`src/common/rename_pkg.sv`:
```
`default_nettype none

package rename_pkg;

    localparam int FL_DEPTH      = 128;
    localparam int ARCH_REGS     = 32;
    localparam int FL_RESET_BASE = 32; // first tag past the initial arch mapping

    // physical register tag
    typedef logic [7:0] tag_t;

    // architectural register index
    typedef logic [$clog2(ARCH_REGS)-1:0] arch_t;

    // free list ring index, wraps at FL_DEPTH
    typedef logic [$clog2(FL_DEPTH)-1:0] fl_idx_t;

endpackage

`default_nettype wire
```
`src/common/ckpt_pkg.sv`:
```
`default_nettype none

package ckpt_pkg;

    import rename_pkg::*;

    localparam int CKPT_PAGES = 8;

    typedef logic [$clog2(CKPT_PAGES)-1:0] page_t;

    typedef enum logic {
        REGION_RAT = 1'b0,
        REGION_FL  = 1'b1
    } ckpt_region_e;

    // whole ring plus head, 1031 bits
    typedef struct packed {
        tag_t [FL_DEPTH-1:0] ring;
        fl_idx_t             head;
    } fl_snap_t;

    typedef struct packed {
        tag_t [ARCH_REGS-1:0] map;
    } rat_snap_t;

    typedef struct packed {
        logic         valid;
        logic         write; // 1 = save, 0 = read back
        ckpt_region_e region;
        page_t        page;
    } ckpt_req_t;

endpackage

`default_nettype wire

```
`src/logic/ckpt_arbiter.sv`:
```
`timescale 1ns/10ps
`default_nettype none

module ckpt_arbiter
    import ckpt_pkg::*;
(
    input  wire logic  clk,
    input  wire logic  arst_n,
    input  wire logic  flush,
    input  wire logic  rename_en,
    input  wire logic  save,
    input  wire logic  restore,
    input  wire page_t ckpt_page,
    output logic       rename_ok,
    output ckpt_req_t  req,
    output logic       load_rat,
    output logic       load_fl,
    output logic       ckpt_busy
);

    typedef enum logic [2:0] {
        IDLE,
        SAVE_RAT,
        SAVE_FL,
        RD_RAT,
        RD_FL,
        RD_WAIT
    } state_e;

    state_e state;
    page_t  page_q;

    always_ff @(posedge clk or negedge arst_n) begin
        if (!arst_n) begin
            state <= IDLE;
        end else if (flush) begin
            state <= IDLE; // a write granted this cycle still lands
        end else begin
            case (state)
                IDLE: begin
                    if (save) begin
                        state <= SAVE_RAT; // save wins over restore
                    end else if (restore) begin
                        state <= RD_RAT;
                    end
                end
                SAVE_RAT: state <= SAVE_FL;
                RD_RAT:   state <= RD_FL;
                RD_FL:    state <= RD_WAIT;
                default:  state <= IDLE;
            endcase
        end
    end

    always_ff @(posedge clk) begin
        if (state == IDLE && (save || restore)) begin
            page_q <= ckpt_page;
        end
    end

    assign ckpt_busy = (state != IDLE);
    assign rename_ok = rename_en && !ckpt_busy && !save && !restore && !flush;

    assign req.valid  = ckpt_busy && (state != RD_WAIT);
    assign req.write  = (state == SAVE_RAT) || (state == SAVE_FL);
    assign req.region = (state == SAVE_FL || state == RD_FL) ? REGION_FL : REGION_RAT;
    assign req.page   = page_q;

    // store read data shows up one cycle after the request
    assign load_rat = (state == RD_FL);
    assign load_fl  = (state == RD_WAIT);

endmodule

`default_nettype wire

```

■ **PROMPT**
The data should be printed again exactly, line for line.

■ **ANSWER TO THIS PROBLEM**
`src/common/rename_pkg.sv`:
```
`default_nettype none

package rename_pkg;

    localparam int FL_DEPTH      = 128;
    localparam int ARCH_REGS     = 32;
    localparam int FL_RESET_BASE = 32; // first tag past the initial arch mapping

    // physical register tag
    typedef logic [7:0] tag_t;

    // architectural register index
    typedef logic [$clog2(ARCH_REGS)-1:0] arch_t;

    // free list ring index, wraps at FL_DEPTH
    typedef logic [$clog2(FL_DEPTH)-1:0] fl_idx_t;

endpackage

`default_nettype wire
```
`src/common/ckpt_pkg.sv`:
```
`default_nettype none

package ckpt_pkg;

    import rename_pkg::*;

    localparam int CKPT_PAGES = 8;

    typedef logic [$clog2(CKPT_PAGES)-1:0] page_t;

    typedef enum logic {
        REGION_RAT = 1'b0,
        REGION_FL  = 1'b1
    } ckpt_region_e;

    // whole ring plus head, 1031 bits
    typedef struct packed {
        tag_t [FL_DEPTH-1:0] ring;
        fl_idx_t             head;
    } fl_snap_t;

    typedef struct packed {
        tag_t [ARCH_REGS-1:0] map;
    } rat_snap_t;

    typedef struct packed {
        logic         valid;
        logic         write; // 1 = save, 0 = read back
        ckpt_region_e region;
        page_t        page;
    } ckpt_req_t;

endpackage

`default_nettype wire

```
`src/logic/ckpt_arbiter.sv`:
```
`timescale 1ns/10ps
`default_nettype none

module ckpt_arbiter
    import ckpt_pkg::*;
(
    input  wire logic  clk,
    input  wire logic  arst_n,
    input  wire logic  flush,
    input  wire logic  rename_en,
    input  wire logic  save,
    input  wire logic  restore,
    input  wire page_t ckpt_page,
    output logic       rename_ok,
    output ckpt_req_t  req,
    output logic       load_rat,
    output logic       load_fl,
    output logic       ckpt_busy
);

    typedef enum logic [2:0] {
        IDLE,
        SAVE_RAT,
        SAVE_FL,
        RD_RAT,
        RD_FL,
        RD_WAIT
    } state_e;

    state_e state;
    page_t  page_q;

    always_ff @(posedge clk or negedge arst_n) begin
        if (!arst_n) begin
            state <= IDLE;
        end else if (flush) begin
            state <= IDLE; // a write granted this cycle still lands
        end else begin
            case (state)
                IDLE: begin
                    if (save) begin
                        state <= SAVE_RAT; // save wins over restore
                    end else if (restore) begin
                        state <= RD_RAT;
                    end
                end
                SAVE_RAT: state <= SAVE_FL;
                RD_RAT:   state <= RD_FL;
                RD_FL:    state <= RD_WAIT;
                default:  state <= IDLE;
            endcase
        end
    end

    always_ff @(posedge clk) begin
        if (state == IDLE && (save || restore)) begin
            page_q <= ckpt_page;
        end
    end

    assign ckpt_busy = (state != IDLE);
    assign rename_ok = rename_en && !ckpt_busy && !save && !restore && !flush;

    assign req.valid  = ckpt_busy && (state != RD_WAIT);
    assign req.write  = (state == SAVE_RAT) || (state == SAVE_FL);
    assign req.region = (state == SAVE_FL || state == RD_FL) ? REGION_FL : REGION_RAT;
    assign req.page   = page_q;

    // store read data shows up one cycle after the request
    assign load_rat = (state == RD_FL);
    assign load_fl  = (state == RD_WAIT);

endmodule

`default_nettype wire

```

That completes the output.